A multi‐institutional phase 2 trial of regorafenib in refractory advanced biliary tract cancer

Background Regorafenib is an oral multikinase inhibitor targeting angiogenesis, oncogenesis, and cancer proliferation/metastasis. This study evaluated the efficacy of regorafenib in refractory biliary tract cancer (BTC) in a multi‐institutional phase 2 study. Methods Patients with BTC who progressed on at least 1 line of systemic therapy received regorafenib at 160 mg daily for 21 days on and 7 days off.

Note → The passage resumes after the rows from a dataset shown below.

[flow/design.v]
module MB14506 (
    input   wire            i_EMUCLK,        
    input   wire            i_CLK12M_PCEN,   
    input   wire            i_CLK12M_NCEN,   
    input   wire            i_RST_n,
    input   wire            i_BSS_n,         
    input   wire            i_BSEN_n,        
    input   wire            i_REPEN_n,       
    input   wire            i_SWAPEN_n,      
    input   wire            i_WRDATA_n,      
    input   wire            i_BMCHALT,       
    output  wire            o_BMCCLK,        
    output  wire            o_BMCCLK_PCEN,   
    output  wire            o_BMCCLK_NCEN,   
    output  reg             o_CLAMP_n,       
    output  reg             o_STROBE,        
    output  wire            o_REP_n,         
    output  wire            o_CUT_n,         
    output  wire            o_SWAP_n,        
    output  wire            o_GEN_n,         
    output  wire    [3:0]   o_COIL_n         
);
wire            ncen = i_CLK12M_NCEN;
wire            pcen = i_CLK12M_PCEN;
reg     [1:0]   bmcclk_sr;
reg             bmcclk_sr_z;
assign  o_BMCCLK = bmcclk_sr[0] & bmcclk_sr_z;
always @(posedge i_EMUCLK) begin
    if(!i_RST_n) bmcclk_sr <= 2'b00;
    else begin
        if(i_BMCHALT) bmcclk_sr <= 2'b00;
        else begin if(ncen) begin
            bmcclk_sr[0] <= bmcclk_sr[1];
            bmcclk_sr[1] <= ~&{bmcclk_sr};
        end end
    end
    if(pcen) bmcclk_sr_z <= bmcclk_sr[0];
end
reg     [5:0]   bmcclk_cen_sr;
assign  o_BMCCLK_NCEN = bmcclk_cen_sr[2] & ncen;
assign  o_BMCCLK_PCEN = bmcclk_cen_sr[5] & pcen;
always @(posedge i_EMUCLK) if(ncen || pcen) begin
    if(!i_RST_n) bmcclk_cen_sr <= 6'b000000;
    else begin
        bmcclk_cen_sr[0] <= ({bmcclk_sr[0], bmcclk_sr_z} == 2'b10);
        bmcclk_cen_sr[5:1] <= bmcclk_cen_sr[4:0];
    end
end
reg             cyccntr_cnt;
reg     [5:0]   cyccntr;
wire    [6:0]   mcyc = {cyccntr, cyccntr_cnt}; 
always @(posedge i_EMUCLK) begin
    if(pcen) begin
        if(!i_BSS_n) cyccntr_cnt <= 1'b1;
    end
    else begin if(ncen) begin
        cyccntr_cnt <= ~cyccntr_cnt;
    end end
    if(pcen) begin
        if(!i_BSS_n) cyccntr <= 6'd63;
    end
    else begin if(ncen) begin
        if(cyccntr == 6'd59 && !cyccntr_cnt) cyccntr <= 6'd63;
        else begin
            if(cyccntr_cnt) cyccntr <= cyccntr == 6'd63 ? 6'd0 : cyccntr + 6'd1;
        end
    end end
end
always @(posedge i_EMUCLK) begin
    if(!i_RST_n) begin
        o_CLAMP_n <= 1'b1;
        o_STROBE <= 1'b0;
    end
    else begin if(pcen) begin
        if(!i_BSS_n) o_CLAMP_n <= 1'b1;
        else begin
                 if(mcyc == 7'd70)                      o_CLAMP_n <= 1'b0;
            else if(mcyc >= 7'd108 && mcyc <= 7'd111)   o_CLAMP_n <= 1'b1;
        end
        if(!i_BSS_n) o_STROBE <= 1'b0;
        else begin
                 if(mcyc >= 7'd92 && mcyc <= 7'd95)     o_STROBE <= 1'b1;
            else if(mcyc >= 7'd108 && mcyc <= 7'd111)   o_STROBE <= 1'b0;
        end
    end end
end
reg             swap_n, gen_n, rep_n, cut_n;
assign  o_SWAP_n = i_RST_n ? swap_n : 1'b1;
assign  o_GEN_n  = i_RST_n ? gen_n : 1'b1;
assign  o_REP_n  = i_RST_n ? rep_n : 1'b1;
assign  o_CUT_n  = i_RST_n ? cut_n : 1'b1;
always @(posedge i_EMUCLK) begin
    if(!i_RST_n) swap_n <= 1'b1;
    else begin if(pcen) begin
        if(mcyc == 7'd72)                           swap_n <= ~(o_SWAP_n & ~i_SWAPEN_n);
    end end
    if(!i_RST_n) gen_n <= 1'b1;
    else begin if(pcen) begin
             if(mcyc == 7'd30 || mcyc == 7'd31)     gen_n <= i_WRDATA_n;
        else if(mcyc == 7'd33)                      gen_n <= 1'b1;
    end end
    if(!i_RST_n) rep_n <= 1'b1;
    else begin if(pcen) begin
             if(mcyc == 7'd33)                      rep_n <= i_REPEN_n;
        else if(mcyc == 7'd69)                      rep_n <= 1'b1;
    end end
    if(!i_RST_n) cut_n <= 1'b1;
    else begin if(pcen) begin
             if(!rep_n && mcyc == 7'd35)            cut_n <= 1'b0;
        else if(mcyc == 7'd38 || mcyc == 7'd39)     cut_n <= 1'b1;
    end end
end
reg             nY;  
reg             pY;  
reg             nX;  
reg             pX;  
always @(posedge i_EMUCLK) if(pcen) begin
    if(!i_BSS_n) nY <= 1'b0;
    else begin
             if(mcyc >= 7'd60 && mcyc <= 7'd63)     nY <= 1'b1;
        else if(mcyc == 7'd94)                      nY <= 1'b0;
    end
         if(mcyc >= 7'd0 && mcyc <= 7'd31)          pY <= 1'b1;
    else if(mcyc == 7'd34 || mcyc == 7'd35)         pY <= 1'b0;
    if(!i_BSS_n) nX <= 1'b0;
    else begin
             if(mcyc >= 7'd32 && mcyc <= 7'd47)     nX <= 1'b1;
        else if(mcyc == 7'd63)                      nX <= 1'b0;
    end
         if(mcyc == 7'd87)                          pX <= 1'b1;
    else if(mcyc >= 7'd4 && mcyc <= 7'd7)           pX <= 1'b0;
end
reg             BSEN_z, BSEN_zz, BSEN_zzz;
always @(posedge i_EMUCLK) begin
    if(!i_RST_n) begin
        BSEN_z   <= 1'b0;
        BSEN_zz  <= 1'b0;
        BSEN_zzz <= 1'b0;
    end
    else begin if(pcen) begin
        if(mcyc == 7'd20) BSEN_z   <= ~i_BSEN_n;
        if(mcyc == 7'd34) BSEN_zz  <= BSEN_z;
        if(mcyc == 7'd63) BSEN_zzz <= BSEN_zz;
    end end
end
assign  o_COIL_n[0] = i_RST_n ? ~(nY & BSEN_zz) : 1'b1;
assign  o_COIL_n[1] = i_RST_n ? ~(pY & BSEN_zz) : 1'b1;
assign  o_COIL_n[2] = i_RST_n ? ~(nX & (BSEN_z | BSEN_zzz)) : 1'b1;
assign  o_COIL_n[3] = i_RST_n ? ~(pX & (BSEN_z | BSEN_zzz)) : 1'b1;
endmodule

The primary endpoint was 6‐month overall survival (OS), and the secondary endpoints were median OS, progression‐free survival (PFS), and objective response rates. Pretreatment plasma was collected for cytokine evaluation. Results A total of 39 patients were enrolled, and 33 were evaluable for efficacy. The median PFS and OS were 3.7 and 5.4 months, respectively, with survival rates of 46.2% at 6 months, 35.9% at 12 months, and 25.6% at 18 months for the intention‐to‐treat population. For the 33 evaluable patients who received regorafenib for at least 3 weeks, the median PFS and OS were 3.9 and 6.7 months, respectively, with survival rates of 51.5% at 6 months, 39.4% at 12 months, and 27.3% at 18 months. The objective response rate was 9.1%, and the disease control rate was 63.6%. Twenty‐eight patients (71.8%) experienced grade 3/4 adverse events. Among the 23 cytokines analyzed, elevated baseline vascular endothelial growth factor D (VEGF‐D) was associated with shorter PFS, whereas elevated baseline interleukin 6 (IL‐6) and glycoprotein 130 (GP130) were associated with shorter OS. Conclusions Regorafenib demonstrated modest clinical efficacy in heavily pretreated patients with BTC. Further exploration of biomarkers is warranted to identify a group of patients with BTC who may benefit from regorafenib. Regorafenib can provide modest clinical efficacy and a manageable safety profile in heavily pretreated patients with advanced biliary tract cancer.